A 1997 made-for-TV film version of Pronto starred Peter Falk, Glenne Headly and James LeGros.

==Plot summary==
Harry Arno, an over-the-hill Miami bookmaker, quietly lives the good life with his girlfriend, Joyce Patton. He has skimmed for years from his corpulent mob boss, Jimmy "Cap" Capotorto, and managed to salt away nearly a million dollars in a Swiss bank account. Harry wants to retire and move to Rapallo, Italy, dreaming of an idyllic existence with Joyce in a villa by the sea. As a soldier in Rapallo, he once briefly talked to Ezra Pound when the poet was incarcerated.

The Justice Department sets up Harry by putting out the word about his skimming activities, assuming that Harry will be forced to ask for witness protection and turn state's evidence against Jimmy Cap. Jimmy dispatches a low-life hit man named Earl Crowe, but Harry proves to be faster with a gun.

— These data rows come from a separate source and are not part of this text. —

File: src/rtl/scan_loader.sv
// scan_loader: byte-wide loader for a serial memory-bank scan chain.
// Each byte taken on in_data is shifted out LSB first on scan_in while
// scan_enable is high. The session stops after exactly CHAIN_LEN shift cycles.
// If the chain length is not a multiple of 8, only the low bits of the final
// byte are shifted.
// Optional readback build: define SCAN_LOADER_READBACK_EN. In that build the
// bits arriving on scan_out are captured and offered as bytes on
// out_valid/out_data. Without the macro, out_valid/out_data are tied to 0, and
// scan_out and out_ready are ignored.
module scan_loader #(
  parameter int CHAIN_LEN = 272,
  parameter int CNT_W     = 9
) (
  input  logic       clk,
  input  logic       rst,
  input  logic       start,
  input  logic       in_valid,
  input  logic [7:0] in_data,
  output logic       in_ready,
  output logic       out_valid,
  output logic [7:0] out_data,
  input  logic       out_ready,
  output logic       scan_enable,
  output logic       scan_in,
  input  logic       scan_out,
  output logic       busy,
  output logic       done
);

  typedef enum logic [2:0] {
    IDLE  = 3'd0,
    LOAD  = 3'd1,
    SHIFT = 3'd2,
    EMIT  = 3'd3,
    DONE  = 3'd4
  } state_t;

  localparam logic [CNT_W-1:0] LAST_CNT = CNT_W'(CHAIN_LEN);

  state_t           state;
  logic [CNT_W-1:0] cnt;
  logic [2:0]       idx;
  logic [7:0]       shreg;

  logic [CNT_W-1:0] cnt_nxt;
  logic [2:0]       idx_nxt;
  logic             chain_end;
  logic             byte_end;

  // Next-count and end-of-byte / end-of-chain decode for the current shift cycle
  always_comb begin
    cnt_nxt   = cnt + 1'b1;
    idx_nxt   = idx + 3'd1;
    chain_end = (cnt_nxt == LAST_CNT);
    byte_end  = (idx == 3'd7) || chain_end;
  end

  assign busy = (state != IDLE);

`ifdef SCAN_LOADER_READBACK_EN
  logic [7:0] rb;
  logic [7:0] rb_nxt;

  // Readback byte with the current scan_out bit merged in at the bit index
  always_comb begin
    rb_nxt      = rb;
    rb_nxt[idx] = scan_out;
  end

  // Session FSM with readback: byte load, shift, then offer captured byte
  always_ff @(posedge clk or posedge rst) begin
    if (rst) begin
      state       <= IDLE;
      cnt         <= '0;
      idx         <= '0;
      shreg       <= '0;
      rb          <= '0;
      in_ready    <= 1'b0;
      scan_enable <= 1'b0;
      scan_in     <= 1'b0;
      out_valid   <= 1'b0;
      out_data    <= '0;
      done        <= 1'b0;
    end else begin
      done <= 1'b0;
      case (state)
        IDLE: begin
          if (start) begin
            state    <= LOAD;
            cnt      <= '0;
            in_ready <= 1'b1;
          end
        end
        LOAD: begin
          if (in_valid) begin
            state       <= SHIFT;
            shreg       <= in_data;
            idx         <= '0;
            rb          <= '0;
            in_ready    <= 1'b0;
            scan_enable <= 1'b1;
            scan_in     <= in_data[0];
          end
        end
        SHIFT: begin
          cnt <= cnt_nxt;
          idx <= idx_nxt;
          rb  <= rb_nxt;
          if (byte_end) begin
            state       <= EMIT;
            scan_enable <= 1'b0;
            scan_in     <= 1'b0;
            out_valid   <= 1'b1;
            out_data    <= rb_nxt;
          end else begin
            scan_in <= shreg[idx_nxt];
          end
        end
        EMIT: begin
          if (out_ready) begin
            out_valid <= 1'b0;
            if (cnt == LAST_CNT) begin
              state <= DONE;
              done  <= 1'b1;
            end else begin
              state    <= LOAD;
              in_ready <= 1'b1;
            end
          end
        end
        DONE: begin
          state <= IDLE;
        end
        default: begin
          state <= IDLE;
        end
      endcase
    end
  end
`else
  logic unused_inputs;
  assign unused_inputs = ^{scan_out, out_ready};
  assign out_valid     = 1'b0;
  assign out_data      = '0;

  // Session FSM without readback: shift exit goes straight back to LOAD or DONE
  always_ff @(posedge clk or posedge rst) begin
    if (rst) begin
      state       <= IDLE;
      cnt         <= '0;
      idx         <= '0;
      shreg       <= '0;
      in_ready    <= 1'b0;
      scan_enable <= 1'b0;
      scan_in     <= 1'b0;
      done        <= 1'b0;
    end else begin
      done <= 1'b0;
      case (state)
        IDLE: begin
          if (start) begin
            state    <= LOAD;
            cnt      <= '0;
            in_ready <= 1'b1;
          end
        end
        LOAD: begin
          if (in_valid) begin
            state       <= SHIFT;
            shreg       <= in_data;
            idx         <= '0;
            in_ready    <= 1'b0;
            scan_enable <= 1'b1;
            scan_in     <= in_data[0];
          end
        end
        SHIFT: begin
          cnt <= cnt_nxt;
          idx <= idx_nxt;
          if (byte_end) begin
            scan_enable <= 1'b0;
            scan_in     <= 1'b0;
            if (chain_end) begin
              state <= DONE;
              done  <= 1'b1;
            end else begin
              state    <= LOAD;
              in_ready <= 1'b1;
            end
          end else begin
            scan_in <= shreg[idx_nxt];
          end
        end
        DONE: begin
          state <= IDLE;
        end
        default: begin
          state <= IDLE;
        end
      endcase
    end
  end
`endif

endmodule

Harry skips his bond and eludes U.S. Marshal and former Marine Raylan Givens. Harry makes a nostalgic dash for Rapallo.

Holed up in a picturesque Italian resort, Harry is soon pursued by Joyce and Raylan. Tommy "the Zip" Bitonti, another mob affiliate, wants to take over Harry's action, so he tells Jimmy that he'll take out Harry in Italy. If Harry ends up dead, the Zip gets to take over the bookie operation, which is going to mean a lot more money. The Zip, who in Miami endlessly humiliates "Stronzo" Nicky Testa, demonstrates his penchant for violence with a cold-blooded murder.

Harry now has so many people following him that the small village of Rapallo becomes inundated with mobsters and federal agents. To his aid comes Robert Gee, a former French foreign legionnaire, who helps him defend the villa against the trigger-happy mobsters. During these events, the 66-year-old Harry starts drinking again, which causes the situation to deteriorate even faster. Harry is in real danger of losing his life but Raylan makes sure that doesn't happen.

== Connections ==
It was followed by the 1995 novel Riding the Rap. A 1997 made-for-TV film version of Pronto starred Peter Falk, Glenne Headly and James LeGros as Arno, Patton and Givens, respectively. Jimmy Cap had previously appeared in Leonard's previous novel Cat Chaser, and a member of the Crowe family - who appear in Maximum Bob, Gold Coast, and Riding the Rap - appears here.

The character of Raylan Givens would later become the protagonist for the television series Justified.